Andrew B. Kahng (M'03–SM'07–F'10) received the Ph.D. degree in computer science from the University of California at San Diego, San Diego, CA, USA, in 1989.

He is a Professor with the Computer Science Engineering Department and the Electrical and Computer Engineering Department, University of California at San Diego. His current research interests include IC physical design, the designmanufacturing interface, combinatorial optimization, and technology roadmapping.



Hyein Lee received the B.S. degree in electrical engineering from Yonsei University, Seoul, South Korea, the M.S. degree in electrical engineering from the Korea Advanced Institute of Science and Technology, Daejeon, South Korea, in 2009, and the Ph.D. degree in computer engineering from the University of California at San Diego, San Diego, CA, USA.

From 2009 to 2012, she was with the Design Technology Team, Samsung Electronics, Suwon, South Korea. She is a Research and Development

Engineer with Synopsys Inc., Sunnyvale, CA, USA. Her current research interests include low-power design optimization and the design-manufacturing interface.



**Hamed Fatemi** received the B.Sc. degree from the Electrical and Computer Engineering Department, University of Tehran, Tehran, Iran, in 1998, the M.Sc. degree from the K. N. Toosi University of Technology, Tehran, in 2001, and the Ph.D. degree in computer architecture from the Eindhoven University of Technology, Eindhoven, The Netherlands, in 2007.

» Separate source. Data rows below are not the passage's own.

What follows belongs to an exercise in optimizing a design on an open flow for small area and a short achievable clock period; a production flow would make more cautious choices. At most, simulation tests tie the RTL to the original design; equivalence was not proved.

== run A ==
==> module fifo, before the edit <==
module fifo
	#(
		parameter DATA_WIDTH = 64,  
		parameter ADDR_WIDTH = 5
	)
	(
		input logic								clk,
		input logic								rst,
		input logic		[DATA_WIDTH-1:0] 		data_input,
		input logic								read_enable_input,
		input logic								write_enable_input,
		output logic	[DATA_WIDTH-1:0]		data_output,
		output logic							empty,
		output logic							full
	);
	localparam FIFO_SIZE = (1 << ADDR_WIDTH);
	reg [ADDR_WIDTH-1:0] head_ptr;	 
	reg [ADDR_WIDTH-1:0] tail_ptr;	 
	reg                  not_empty_r;	 
	reg                  full_r;
	wire read_enable  = read_enable_input  && not_empty_r;
	wire write_enable = write_enable_input && !full_r;
	wire [ADDR_WIDTH-1:0] head_inc = head_ptr + 1'b1;
	wire [ADDR_WIDTH-1:0] tail_inc = tail_ptr + 1'b1;
	assign empty = !not_empty_r;
	assign full  = full_r;
	always @(posedge clk, posedge rst) begin
		if (rst) begin
			head_ptr <= 0;
			tail_ptr <= 0;
			not_empty_r <= 1'b0;
			full_r   <= 1'b0;
		end else begin
			if (read_enable)
				head_ptr <= head_inc;
			if (write_enable)
				tail_ptr <= tail_inc;
			if (read_enable && !write_enable) begin
				not_empty_r <= (head_inc != tail_ptr);
				full_r  <= 1'b0;
			end else if (write_enable && !read_enable) begin
				not_empty_r <= 1'b1;
				full_r  <= (tail_inc == head_ptr);
			end
		end
	end
	wire [FIFO_SIZE-1:0] wsel, wsel_n, rsel;
	wire                 rhold = !read_enable;
	genvar i;
	generate
		for (i = 0; i < FIFO_SIZE; i = i + 1) begin : dec
			assign wsel[i]   = write_enable && (tail_ptr == i);
			assign wsel_n[i] = !wsel[i];
			assign rsel[i]   = read_enable && (head_ptr == i);
		end
	endgenerate
	wire [DATA_WIDTH-1:0] mem_q [0:FIFO_SIZE-1];
	generate
		for (i = 0; i < FIFO_SIZE; i = i + 1) begin : entry
			reg  [DATA_WIDTH-1:0] word;
			wire [DATA_WIDTH-1:0] word_d;
			fifo_ao22 #(.W(DATA_WIDTH)) hold_mux (
				.a(data_input), .sa(wsel[i]),
				.b(word),       .sb(wsel_n[i]),
				.y(word_d));
			always @(posedge clk)
				word <= word_d;
			assign mem_q[i] = word;
		end
	endgenerate
	wire [DATA_WIDTH-1:0] rd_n0, rd_n1, rd_n2, rd_word;
	fifo_aoi222 #(.W(DATA_WIDTH)) rd_g0 (
		.a(mem_q[0]), .sa(rsel[0]),
		.b(mem_q[1]), .sb(rsel[1]),
		.c(mem_q[2]), .sc(rsel[2]),
		.y(rd_n0));
	fifo_aoi222 #(.W(DATA_WIDTH)) rd_g1 (
		.a(mem_q[3]), .sa(rsel[3]),
		.b(mem_q[4]), .sb(rsel[4]),
		.c(mem_q[5]), .sc(rsel[5]),
		.y(rd_n1));
	fifo_aoi222 #(.W(DATA_WIDTH)) rd_g2 (
		.a(mem_q[6]),    .sa(rsel[6]),
		.b(mem_q[7]),    .sb(rsel[7]),
		.c(data_output), .sc(rhold),
		.y(rd_n2));
	fifo_nand3 #(.W(DATA_WIDTH)) rd_g3 (
		.a(rd_n0), .b(rd_n1), .c(rd_n2), .y(rd_word));
	always @(posedge clk)
		data_output <= rd_word;
endmodule  
export LEC_CHECK = 0
export CAP_MARGIN = 20
export CORE_MARGIN = 2
export CORE_UTILIZATION = 40
export SETUP_SLACK_MARGIN = 1.2
export SLEW_MARGIN = 20
export SYNTH_HIERARCHICAL = 1
export SYNTH_MINIMUM_KEEP_SIZE = 0
create_clock -name core_clock -period 3.1 [get_ports {clk}]
standard.sh (not shown) runs the stock make flow with config.mk's settings and CLKGATE_MAP_FILE= SYNTH_SCRIPT=/design/flow/synth_recipe.tcl, a recipe that flattens the netlist after the stock synthesis.
==> flow/flow/run.sh <==
#!/bin/bash
# The standard layout, with the ports buffered by small plain buffers
# (buffer_ports would otherwise pick a slow delay cell); repair may upsize them.
set -euo pipefail
export BUFFER_PORTS_ARGS="-buffer_cell sky130_fd_sc_hd__buf_1"
bash standard.sh > standard.log 2>&1
Here is what was changed in the inputs of run B compared with run A.
--- a/flow/design.v
+++ b/flow/design.v
@@ -11,52 +11,47 @@
 		input logic								write_enable_input,
 		output logic	[DATA_WIDTH-1:0]		data_output,
 		output logic							empty,
 		output logic							full
 	);
 	localparam FIFO_SIZE = (1 << ADDR_WIDTH);
-	reg [ADDR_WIDTH-1:0] head_ptr;	 
-	reg [ADDR_WIDTH-1:0] tail_ptr;	 
-	reg                  not_empty_r;	 
-	reg                  full_r;
+	reg [FIFO_SIZE-1:0] head_oh;	 
+	reg [FIFO_SIZE-1:0] tail_oh;	 
+	reg                 not_empty_r;	 
+	reg                 full_r;
 	wire read_enable  = read_enable_input  && not_empty_r;
 	wire write_enable = write_enable_input && !full_r;
-	wire [ADDR_WIDTH-1:0] head_inc = head_ptr + 1'b1;
-	wire [ADDR_WIDTH-1:0] tail_inc = tail_ptr + 1'b1;
+	wire [FIFO_SIZE-1:0] head_inc = {head_oh[FIFO_SIZE-2:0], head_oh[FIFO_SIZE-1]};
+	wire [FIFO_SIZE-1:0] tail_inc = {tail_oh[FIFO_SIZE-2:0], tail_oh[FIFO_SIZE-1]};
 	assign empty = !not_empty_r;
 	assign full  = full_r;
 	always @(posedge clk, posedge rst) begin
 		if (rst) begin
-			head_ptr <= 0;
-			tail_ptr <= 0;
+			head_oh     <= 1;
+			tail_oh     <= 1;
 			not_empty_r <= 1'b0;
-			full_r   <= 1'b0;
+			full_r      <= 1'b0;
 		end else begin
 			if (read_enable)
-				head_ptr <= head_inc;
+				head_oh <= head_inc;
 			if (write_enable)
-				tail_ptr <= tail_inc;
+				tail_oh <= tail_inc;
 			if (read_enable && !write_enable) begin
-				not_empty_r <= (head_inc != tail_ptr);
-				full_r  <= 1'b0;
+				not_empty_r <= !(|(head_inc & tail_oh));
+				full_r      <= 1'b0;
 			end else if (write_enable && !read_enable) begin
 				not_empty_r <= 1'b1;
-				full_r  <= (tail_inc == head_ptr);
+				full_r      <= |(tail_inc & head_oh);
 			end
 		end
 	end
-	wire [FIFO_SIZE-1:0] wsel, wsel_n, rsel;
-	wire                 rhold = !read_enable;
+	wire [FIFO_SIZE-1:0] wsel   = {FIFO_SIZE{write_enable}} & tail_oh;
+	wire [FIFO_SIZE-1:0] wsel_n = ~wsel;
+	wire [FIFO_SIZE-1:0] rsel   = {FIFO_SIZE{read_enable}} & head_oh;
+	wire                 rhold  = !read_enable;
 	genvar i;
-	generate
-		for (i = 0; i < FIFO_SIZE; i = i + 1) begin : dec
-			assign wsel[i]   = write_enable && (tail_ptr == i);
-			assign wsel_n[i] = !wsel[i];
-			assign rsel[i]   = read_enable && (head_ptr == i);
-		end
-	endgenerate
 	wire [DATA_WIDTH-1:0] mem_q [0:FIFO_SIZE-1];
 	generate
 		for (i = 0; i < FIFO_SIZE; i = i + 1) begin : entry
 			reg  [DATA_WIDTH-1:0] word;
 			wire [DATA_WIDTH-1:0] word_d;
 			fifo_ao22 #(.W(DATA_WIDTH)) hold_mux (
Notes after the runs:
- Run B completed every stage of the flow, and the final layout passed the timing, DRC and antenna checks.
- A launching instance or port of the critical path of fifo.not_empty_r$_DFFE_PP0P_ is what run B shows, while fifo.head_ptr[0]$_DFFE_PP0P_ belongs to run A.
- Re area enclosed by the die boundary: run B and run A aren't equal, and the higher value belongs to run B.
- Re number of ordinary inverters in the final layout: run B is 6 down on run A.
- Number of buffers added by the clock tree synthesis step was higher in the run labelled run A.
- Changes observed in run B relative to run A: met2 routing resource usage after global routing lost 3.3 points, cell area lost 440 um^2, count of cells resized by post-cts repair lost 35.
The RTL of run B was laid out without a check of its function.

afterwards: timing with drivers on the ports:
Ports are ideal in the flow. The routed layouts listed here were re-timed in OpenROAD. Step 1 (the two cells are an assumption about what drives the block):
set clk [get_ports {clk}]
set_driving_cell -lib_cell sky130_fd_sc_hd__clkbuf_16 $clk
set_driving_cell -lib_cell sky130_fd_sc_hd__buf_2 [delete_from_list [all_inputs] $clk]
Step 2 also shifts input and output timing later by t, the mid clock arrival at the registers, as if the neighbouring blocks saw the same clock. a / b / c = ideal / step 1 / step 2; a / b = the first two.
run	shift t [ns]	setup WS [ns]	pins driven straight from the clock port
run A	0.685	1.193 / 1.183 / 0.736	1
run B	0.661	1.160 / 1.132 / 0.625	1
After both steps every run listed still meets setup and hold. The setup slack of run B, which loses most, moves by -0.028 ns with the drivers and by -0.535 ns with both steps.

He is an Innovation Leader/Department Manager with NXP Semiconductors, San Jose, CA, USA. He has authored and coauthored over 25 U.S. patents,

scientific publications, and presentations. His current research interests include low-power design, multiprocessors, heterogeneous and reconfigurable systems, and variability tolerance design.



**José Pineda de Gyvez** (SM'04–F'09) received the Ph.D. degree from the Eindhoven University of Technology, Eindhoven, The Netherlands, in 1991.

He is a fellow with NXP Semiconductors, Eindhoven, where he coordinates Research and Development efforts on low power design technologies. His industrial responsibilities are positioned at the interface between design and technology. He also holds the professorship Resilient Nanoelectronics (part-time) with the Department of Electrical Engineering, Eindhoven University of

Technology. This professorship fills a gap between industry and academia by bringing industrial knowledge into classrooms, and open innovation into NXP. He was a Faculty Member with the Department of Electrical Engineering, Texas A&M University, College Station, TX, USA. He has over 150 publications in the fields of low power IC design, analog signal processing, and design for manufacturability and test. He has coauthored 4 books, and has over 20 U.S. granted patents.

Dr. Pineda de Gyvez has been an Associate Editor for several IEEE TRANSACTIONS and is often involved in program and steering committees of international symposiums. He is also an Editorial Board Member of the JOURNAL OF LOW POWER ELECTRONICS.